The 8N1 frame format, which is the default configuration with a fixed baud rate, is described in Figure
25.
D0 D1 D2 D3 D4 D5 D6 D7
Start of 1-Byte
transfer
Start Bit
(Always 0)
Possible Start of
next transfer
Stop Bit
(Always 1)
t
bit
= 1/(Baudrate)
Normal Transfer, 8N1
Figure 25: Description of the UART default frame format (8N1) with a fixed baud rate
1.9.2.2 UART signal behavior
See Table 5 for a description of operating modes and states referred to in this section.
At the switch-on of the module, before the initialization of the UART interface as described in the
power-on sequence detailed in Figure 18, each pin is first tri-stated and then is set to its specific
internal reset state that is reported in the pin description table in the LISA-U2 series Data Sheet [1].

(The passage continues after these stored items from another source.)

==> src/txdr_pkg.sv <==
// ----------------------------------------------------------------------------
// txdr_pkg: shared types and constants
// Types, codes and fixed constants of the transmit descriptor ring block.
// ----------------------------------------------------------------------------
`default_nettype none

package txdr_pkg;

   localparam int SLOT_W  = 9;
   localparam int ADDR_W  = 64;
   localparam int LEN_W   = 16;
   localparam int CTRL_W  = 32;
   localparam int COUNT_W = 7;
   localparam int QID_W   = 8;
   localparam int LG_W    = 4;
   localparam int SCAN_W  = 6;

   // Command bits of a descriptor: end of packet, insert FCS, report status.
   localparam logic [CTRL_W-1:0] CMD_BITS = 32'h0B00_0000;

   localparam logic [LG_W-1:0]    RING_LG_MIN = 4'd6;
   localparam logic [LG_W-1:0]    RING_LG_MAX = 4'd9;
   localparam logic [COUNT_W-1:0] BATCH_MIN   = 7'd16;
   localparam logic [COUNT_W-1:0] BATCH_MAX   = 7'd64;

   localparam logic [0:0] CSR_RING_SIZE_LOG2 = 1'b0;
   localparam logic [0:0] CSR_CLEAN_BATCH    = 1'b1;

   typedef enum logic [1:0] {
      ACT_SUBMIT = 2'd0,
      ACT_DONE   = 2'd1,
      ACT_CALL   = 2'd2,
      ACT_NONE   = 2'd3
   } action_type;

   typedef enum logic [1:0] {
      KIND_BATCH   = 2'd0,
      KIND_DESC    = 2'd1,
      KIND_TAIL    = 2'd2,
      KIND_REFUSED = 2'd3
   } kind_type;

   typedef enum logic [1:0] {
      OP_SET,
      OP_REFUSE,
      OP_CALL
   } op_type;

   typedef struct packed {
      op_type              op;
      logic                do_clean;
      logic                do_pkt;
      logic                do_tail;
      logic [ADDR_W-1:0]   addr;
      logic [LEN_W-1:0]    len;
      logic [SLOT_W-1:0]   didx;
   } item_type;

   typedef struct packed {
      logic [SLOT_W-1:0]  mask;
      logic [COUNT_W-1:0] batch;
   } cfg_type;

   typedef struct packed {
      kind_type            kind;
      logic [SLOT_W-1:0]   slot;
      logic [ADDR_W-1:0]   addr;
      logic [CTRL_W-1:0]   ctrl;
      logic [COUNT_W-1:0]  freed;
      logic                err;
      logic                last;
   } rsp_type;

   typedef enum logic [3:0] {
      ST_CLEAR,
      ST_IDLE,
      ST_SET,
      ST_REFUSE,
      ST_CL_START,
      ST_CL_TEST,
      ST_CL_END,
      ST_CL_SCAN,
      ST_CL_EMIT,
      ST_PKT,
      ST_TAIL
   } back_state_type;

   localparam int QUEUE_DEPTH = 2;

endpackage

`default_nettype wire

==> src/txdr_front.sv <==
// ----------------------------------------------------------------------------
// txdr_front: request intake
// Accepts requests, drops the no-op action and classifies the rest into
// queue items for the sequencer.
// ----------------------------------------------------------------------------
`default_nettype none

module txdr_front
   import txdr_pkg::*;
(
   input  wire logic                req_valid,
   input  wire logic [1:0]          req_action,
   input  wire logic [QID_W-1:0]    req_queue_sel,
   input  wire logic                req_batch_start,
   input  wire logic                req_batch_end,
   input  wire logic [ADDR_W-1:0]   req_buffer_address,
   input  wire logic [LEN_W-1:0]    req_packet_length,
   input  wire logic [SLOT_W-1:0]   req_done_index,
   output logic                     req_ready,
   input  wire logic                q_full,
   input  wire logic                init_busy,
   output logic                     push,
   output item_type                 push_item
);

   action_type action;

   assign action    = action_type'(req_action);
   assign req_ready = !q_full && !init_busy;
   assign push      = req_valid && req_ready && (action != ACT_NONE);

   always_comb begin
      push_item          = '0;
      push_item.addr     = req_buffer_address;
      push_item.len      = req_packet_length;
      push_item.didx     = req_done_index;
      push_item.do_clean = (action == ACT_CALL) || req_batch_start;
      push_item.do_pkt   = (action == ACT_SUBMIT);
      push_item.do_tail  = (action == ACT_CALL) || req_batch_end;
      unique case (action)
         ACT_DONE: begin
            push_item.op = OP_SET;
         end
         ACT_SUBMIT, ACT_CALL: begin
            // Only queue zero exists; any other queue is refused outright.
            push_item.op = (req_queue_sel != '0) ? OP_REFUSE : OP_CALL;
         end
         default: begin
            push_item.op = OP_SET;
         end
      endcase
   end

endmodule

`default_nettype wire

==> src/txdr_queue.sv <==
// ----------------------------------------------------------------------------
// txdr_queue: item queue
// Short FIFO between the intake and the sequencer.
// ----------------------------------------------------------------------------
`default_nettype none

module txdr_queue
   import txdr_pkg::*;
(
   input  wire logic      clock,
   input  wire logic      reset,
   input  wire logic      push,
   input  item_type       push_item,
   input  wire logic      pop,
   output logic           q_full,
   output logic           q_valid,
   output item_type       q_item
);

   localparam int PTR_W = $clog2(QUEUE_DEPTH);

   item_type              entry_ff [QUEUE_DEPTH];
   logic [PTR_W-1:0]      wr_ptr_ff, wr_ptr_in;
   logic [PTR_W-1:0]      rd_ptr_ff, rd_ptr_in;
   logic [PTR_W:0]        count_ff,  count_in;

   assign q_full  = (count_ff == (PTR_W+1)'(QUEUE_DEPTH));
   assign q_valid = (count_ff != '0);
   assign q_item  = entry_ff[rd_ptr_ff];

   always_comb begin
      wr_ptr_in = push ? wr_ptr_ff + 1'b1 : wr_ptr_ff;
      rd_ptr_in = pop  ? rd_ptr_ff + 1'b1 : rd_ptr_ff;
      count_in  = count_ff;
      if (push && !pop) begin
         count_in = count_ff + 1'b1;
      end else if (pop && !push) begin
         count_in = count_ff - 1'b1;
      end
   end

   always_ff @(posedge clock) begin
      if (reset) begin
         wr_ptr_ff <= '0;
         rd_ptr_ff <= '0;
         count_ff  <= '0;
      end else begin
         wr_ptr_ff <= wr_ptr_in;
         rd_ptr_ff <= rd_ptr_in;
         count_ff  <= count_in;
      end
   end

   always_ff @(posedge clock) begin
      if (push) begin
         entry_ff[wr_ptr_ff] <= push_item;
      end
   end

endmodule

`default_nettype wire

==> src/txdr_back.sv <==
// ----------------------------------------------------------------------------
// txdr_back: ring sequencer
// Holds the done-bit memory and the tail and clean indices, and carries out
// done write-backs, batched cleanup, packet queueing and tail reports.
// ----------------------------------------------------------------------------
`default_nettype none

module txdr_back
   import txdr_pkg::*;
#(
   parameter int RING_DEPTH = 512
)(
   input  wire logic      clock,
   input  wire logic      reset,
   input  cfg_type        cfg,
   input  wire logic      q_valid,
   input  item_type       q_item,
   output logic           q_pop,
   output logic           init_busy,
   input  wire logic      rsp_ready,
   output logic           rsp_valid,
   output rsp_type        rsp
);

   localparam int AW = $clog2(RING_DEPTH);
   localparam logic [AW-1:0] LAST_ADDR = AW'(RING_DEPTH - 1);

   logic                  done_mem [RING_DEPTH];

   back_state_type        state_ff, state_in;
   item_type              cur_ff, cur_in;
   logic [SLOT_W-1:0]     tail_ff, tail_in;
   logic [SLOT_W-1:0]     clean_ff, clean_in;
   logic [SCAN_W-1:0]     k_ff, k_in;
   logic [COUNT_W-1:0]    freed_ff, freed_in;
   logic                  err_ff, err_in;
   logic [AW-1:0]         clr_ff, clr_in;
   logic                  rd_ff;
   logic                  rsp_valid_ff;
   rsp_type               rsp_ff;

   logic                  mem_we;
   logic                  mem_wdata;
   logic [AW-1:0]         mem_waddr;
   logic [AW-1:0]         mem_raddr;
   logic                  emit;
   rsp_type               emit_data;

   logic                  out_free;
   logic [SLOT_W-1:0]     tail_m, clean_m, inflight, end_slot, scan_slot, next_tail;
   logic                  enough, full, scan_last;

   assign out_free  = !rsp_valid_ff || rsp_ready;
   assign tail_m    = tail_ff & cfg.mask;
   assign clean_m   = clean_ff & cfg.mask;
   assign inflight  = (tail_m - clean_m) & cfg.mask;
   assign enough    = (inflight >= SLOT_W'(cfg.batch));
   assign end_slot  = (clean_m + SLOT_W'(cfg.batch) - 9'd1) & cfg.mask;
   assign scan_slot = (clean_m + SLOT_W'(k_ff) + 9'd1) & cfg.mask;
   assign next_tail = (tail_m + 9'd1) & cfg.mask;
   assign full      = (clean_m == next_tail);
   assign scan_last = (k_ff == SCAN_W'(cfg.batch - 7'd1));

   assign init_busy = (state_ff == ST_CLEAR);
   assign rsp_valid = rsp_valid_ff;
   assign rsp       = rsp_ff;

   // Next state.
   always_comb begin
      state_in = state_ff;
      unique case (state_ff)
         ST_CLEAR: begin
            if (clr_ff == LAST_ADDR) state_in = ST_IDLE;
         end
         ST_IDLE: begin
            if (q_valid) begin
               unique case (q_item.op)
                  OP_SET:    state_in = ST_SET;
                  OP_REFUSE: state_in = ST_REFUSE;
                  default:   state_in = q_item.do_clean ? ST_CL_START : ST_PKT;
               endcase
            end
         end
         ST_SET: begin
            state_in = ST_IDLE;
         end
         ST_REFUSE: begin
            if (out_free) state_in = ST_IDLE;
         end
         ST_CL_START: begin
            state_in = ST_CL_TEST;
         end
         ST_CL_TEST: begin
            state_in = enough ? ST_CL_END : ST_PKT;
         end
         ST_CL_END: begin
            state_in = rd_ff ? ST_CL_SCAN : ST_PKT;
         end
         ST_CL_SCAN: begin
            if (!rd_ff || scan_last) state_in = ST_CL_EMIT;
         end
         ST_CL_EMIT: begin
            if (out_free) state_in = ST_CL_TEST;
         end
         ST_PKT: begin
            if (!cur_ff.do_pkt) begin
               state_in = ST_TAIL;
            end else if (out_free) begin
               state_in = cur_ff.do_tail ? ST_TAIL : ST_IDLE;
            end
         end
         ST_TAIL: begin
            if (!cur_ff.do_tail || out_free) state_in = ST_IDLE;
         end
         default: begin
            state_in = ST_IDLE;
         end
      endcase
   end

   // Datapath and memory control.
   always_comb begin
      cur_in    = cur_ff;
      tail_in   = tail_ff;
      clean_in  = clean_ff;
      k_in      = k_ff;
      freed_in  = freed_ff;
      err_in    = err_ff;
      clr_in    = clr_ff;
      q_pop     = 1'b0;
      mem_we    = 1'b0;
      mem_wdata = 1'b0;
      mem_waddr = AW'(tail_m);
      mem_raddr = AW'(scan_slot);
      emit      = 1'b0;
      emit_data = '0;
      unique case (state_ff)
         ST_CLEAR: begin
            mem_we    = 1'b1;
            mem_waddr = clr_ff;
            clr_in    = clr_ff + 1'b1;
         end
         ST_IDLE: begin
            if (q_valid) begin
               q_pop  = 1'b1;
               cur_in = q_item;
            end
         end
         ST_SET: begin
            mem_we    = 1'b1;
            mem_wdata = 1'b1;
            mem_waddr = AW'(cur_ff.didx & cfg.mask);
         end
         ST_REFUSE: begin
            if (out_free) begin
               emit           = 1'b1;
               emit_data.kind = KIND_REFUSED;
               emit_data.last = 1'b1;
            end
         end
         ST_CL_START: begin
            // Cleanup leaves both indices reduced to the current ring size.
            tail_in  = tail_m;
            clean_in = clean_m;
         end
         ST_CL_TEST: begin
            mem_raddr = AW'(end_slot);
         end
         ST_CL_END: begin
            mem_raddr = AW'(clean_m);
            k_in      = '0;
         end
         ST_CL_SCAN: begin
            if (!rd_ff) begin
               err_in   = 1'b1;
               freed_in = COUNT_W'(k_ff);
            end else if (scan_last) begin
               err_in   = 1'b0;
               freed_in = COUNT_W'(k_ff) + 7'd1;
            end else begin
               k_in = k_ff + 1'b1;
            end
         end
         ST_CL_EMIT: begin
            if (out_free) begin
               emit            = 1'b1;
               emit_data.kind  = KIND_BATCH;
               emit_data.slot  = clean_m;
               emit_data.freed = freed_ff;
               emit_data.err   = err_ff;
               // The clean index skips the whole batch, even after an error.
               clean_in        = (clean_m + SLOT_W'(cfg.batch)) & cfg.mask;
            end
         end
         ST_PKT: begin
            if (cur_ff.do_pkt && out_free) begin
               emit           = 1'b1;
               emit_data.slot = tail_m;
               emit_data.last = !cur_ff.do_tail;
               if (full) begin
                  emit_data.kind = KIND_REFUSED;
               end else begin
                  emit_data.kind = KIND_DESC;
                  emit_data.addr = cur_ff.addr;
                  emit_data.ctrl = CTRL_W'(cur_ff.len) | CMD_BITS;
                  mem_we         = 1'b1;
                  tail_in        = next_tail;
               end
            end
         end
         ST_TAIL: begin
            if (cur_ff.do_tail && out_free) begin
               emit           = 1'b1;
               emit_data.kind = KIND_TAIL;
               emit_data.slot = tail_m;
               emit_data.last = 1'b1;
            end
         end
         default: begin
         end
      endcase
   end

   always_ff @(posedge clock) begin
      if (reset) begin
         state_ff     <= ST_CLEAR;
         tail_ff      <= '0;
         clean_ff     <= '0;
         clr_ff       <= '0;
         rsp_valid_ff <= 1'b0;
      end else begin
         state_ff <= state_in;
         tail_ff  <= tail_in;
         clean_ff <= clean_in;
         clr_ff   <= clr_in;
         if (emit) begin
            rsp_valid_ff <= 1'b1;
         end else if (rsp_ready) begin
            rsp_valid_ff <= 1'b0;
         end
      end
   end

   always_ff @(posedge clock) begin
      cur_ff   <= cur_in;
      k_ff     <= k_in;
      freed_ff <= freed_in;
      err_ff   <= err_in;
      if (emit) begin
         rsp_ff <= emit_data;
      end
   end

   always_ff @(posedge clock) begin
      if (mem_we) begin
         done_mem[mem_waddr] <= mem_wdata;
      end
      rd_ff <= done_mem[mem_raddr];
   end

endmodule

`default_nettype wire

==> src/tx_descriptor_ring_batched_clean.sv <==
// ----------------------------------------------------------------------------
// tx_descriptor_ring_batched_clean: transmit ring with batched cleanup
// Top level: configuration registers, intake, item queue and ring sequencer.
// ----------------------------------------------------------------------------
// Requests enter on req_* (action in tuser, call end in tlast) and results
// leave on rsp_* (kind in tuser, final result of a request in tlast).
// Registers are to be written on csr_* only while the block is idle; the
// block does not enforce this, and csr_ready is always high. A two-entry
// queue sits between intake and sequencer, so the intake keeps taking
// requests while the sequencer works or waits. When the sequencer is idle,
// an accepted request passes through the queue and the sequencer's item
// register, and its first result is then registered in the output register.
// The sequencer handles a done write-back, a refused queue, a packet or a
// packet with tail report one request at a time; a call start adds cleanup.
// Each freed batch is scanned slot by slot, since the done bits are one
// memory with one read port; a batch whose last slot is not done yet ends
// the cleanup. After reset the done-bit memory is cleared one entry per
// cycle; req_tready stays low during that pass.
// A result waits in the output register while rsp_tready is low; the
// sequencer then holds, and the queue fills before req_tready drops.
// ----------------------------------------------------------------------------
`default_nettype none

module tx_descriptor_ring_batched_clean
   import txdr_pkg::*;
#(
   parameter int RING_DEPTH = 512
)(
   input  wire logic           clock,
   input  wire logic           reset,
   // tdata: queue_sel[7:0], buffer_address[71:8], packet_length[87:72],
   //        done_index[96:88], zero[103:97]
   input  wire logic [103:0]   req_tdata,
   // tuser: action[1:0], batch_start[2]
   input  wire logic [2:0]     req_tuser,
   input  wire logic           req_tlast,
   input  wire logic           req_tvalid,
   output logic                req_tready,
   // tdata: slot_index[8:0], descriptor_address[72:9],
   //        descriptor_control[104:73], freed_count[111:105],
   //        ring_error[112], zero[119:113]
   output logic [119:0]        rsp_tdata,
   // tuser: kind[1:0]
   output logic [1:0]          rsp_tuser,
   output logic                rsp_tlast,
   output logic                rsp_tvalid,
   input  wire logic           rsp_tready,
   input  wire logic           csr_valid,
   output logic                csr_ready,
   input  wire logic [0:0]     csr_index,
   input  wire logic [6:0]     csr_data
);

   localparam int DEPTH_LG = $clog2(RING_DEPTH + 1) - 1;
   localparam int MAX_LG   = (DEPTH_LG < 9) ? DEPTH_LG : 9;

   logic [LG_W-1:0]     ring_lg_ff;
   logic [COUNT_W-1:0]  batch_ff;
   logic [LG_W-1:0]     lg_sat;
   cfg_type             cfg;

   logic                push, pop, q_full, q_valid, init_busy;
   item_type            push_item, q_item;
   logic                back_valid;
   rsp_type             back_rsp;

   assign csr_ready = 1'b1;

   always_ff @(posedge clock) begin
      if (reset) begin
         ring_lg_ff <= RING_LG_MAX;
         batch_ff   <= 7'd32;
      end else if (csr_valid) begin
         unique case (csr_index)
            CSR_RING_SIZE_LOG2: ring_lg_ff <= csr_data[LG_W-1:0];
            CSR_CLEAN_BATCH:    batch_ff   <= csr_data;
            default: begin
            end
         endcase
      end
   end

   always_comb begin
      if (ring_lg_ff < RING_LG_MIN) begin
         lg_sat = RING_LG_MIN;
      end else if (ring_lg_ff > RING_LG_MAX) begin
         lg_sat = RING_LG_MAX;
      end else begin
         lg_sat = ring_lg_ff;
      end
      if (lg_sat > LG_W'(MAX_LG)) lg_sat = LG_W'(MAX_LG);
      cfg.mask = SLOT_W'((10'd1 << lg_sat) - 10'd1);
      if (batch_ff < BATCH_MIN) begin
         cfg.batch = BATCH_MIN;
      end else if (batch_ff > BATCH_MAX) begin
         cfg.batch = BATCH_MAX;
      end else begin
         cfg.batch = batch_ff;
      end
   end

   txdr_front u_front (
      .req_valid          (req_tvalid),
      .req_action         (req_tuser[1:0]),
      .req_queue_sel      (req_tdata[7:0]),
      .req_batch_start    (req_tuser[2]),
      .req_batch_end      (req_tlast),
      .req_buffer_address (req_tdata[71:8]),
      .req_packet_length  (req_tdata[87:72]),
      .req_done_index     (req_tdata[96:88]),
      .req_ready          (req_tready),
      .q_full             (q_full),
      .init_busy          (init_busy),
      .push               (push),
      .push_item          (push_item)
   );

   txdr_queue u_queue (
      .clock     (clock),
      .reset     (reset),
      .push      (push),
      .push_item (push_item),
      .pop       (pop),
      .q_full    (q_full),
      .q_valid   (q_valid),
      .q_item    (q_item)
   );

   txdr_back #(
      .RING_DEPTH (RING_DEPTH)
   ) u_back (
      .clock     (clock),
      .reset     (reset),
      .cfg       (cfg),
      .q_valid   (q_valid),
      .q_item    (q_item),
      .q_pop     (pop),
      .init_busy (init_busy),
      .rsp_ready (rsp_tready),
      .rsp_valid (back_valid),
      .rsp       (back_rsp)
   );

   assign rsp_tvalid = back_valid;
   assign rsp_tuser  = back_rsp.kind;
   assign rsp_tlast  = back_rsp.last;
   assign rsp_tdata  = {7'd0, back_rsp.err, back_rsp.freed, back_rsp.ctrl,
                        back_rsp.addr, back_rsp.slot};

`ifndef SYNTH
   // No request may enter while the done-bit memory is being cleared.
   a_no_accept_in_clear: assert property (@(posedge clock) disable iff (reset)
      init_busy |-> !req_tready)
      else $error("request accepted during done-bit clearing");

   // A tail report always closes the results of its request.
   a_tail_is_last: assert property (@(posedge clock) disable iff (reset)
      (rsp_tvalid && rsp_tuser == KIND_TAIL) |-> rsp_tlast)
      else $error("tail report not marked last");

   // Freed batches never close a request: a packet or tail result follows.
   a_batch_not_last: assert property (@(posedge clock) disable iff (reset)
      (rsp_tvalid && rsp_tuser == KIND_BATCH) |-> !rsp_tlast)
      else $error("freed batch marked last");

   // Batch fields are zero on every other kind of result.
   a_batch_fields: assert property (@(posedge clock) disable iff (reset)
      (rsp_tvalid && rsp_tuser != KIND_BATCH) |-> (rsp_tdata[112:105] == 8'd0))
      else $error("batch fields set on a non-batch result");
`endif

endmodule

`default_nettype wire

At the end of the boot sequence, the UART interface is initialized, the module is by default in active
mode and the UART interface is enabled. The configuration and the behavior of the UART signals after
the boot sequence are described below.
☞ For a complete description of data and command mode, see the u-blox AT Commands Manual [2].
RxD signal behavior
The module data output line (RxD) is set by default to OFF state (high level) at UART initialization. The
module holds RxD in OFF state until no data is transmitted by the module.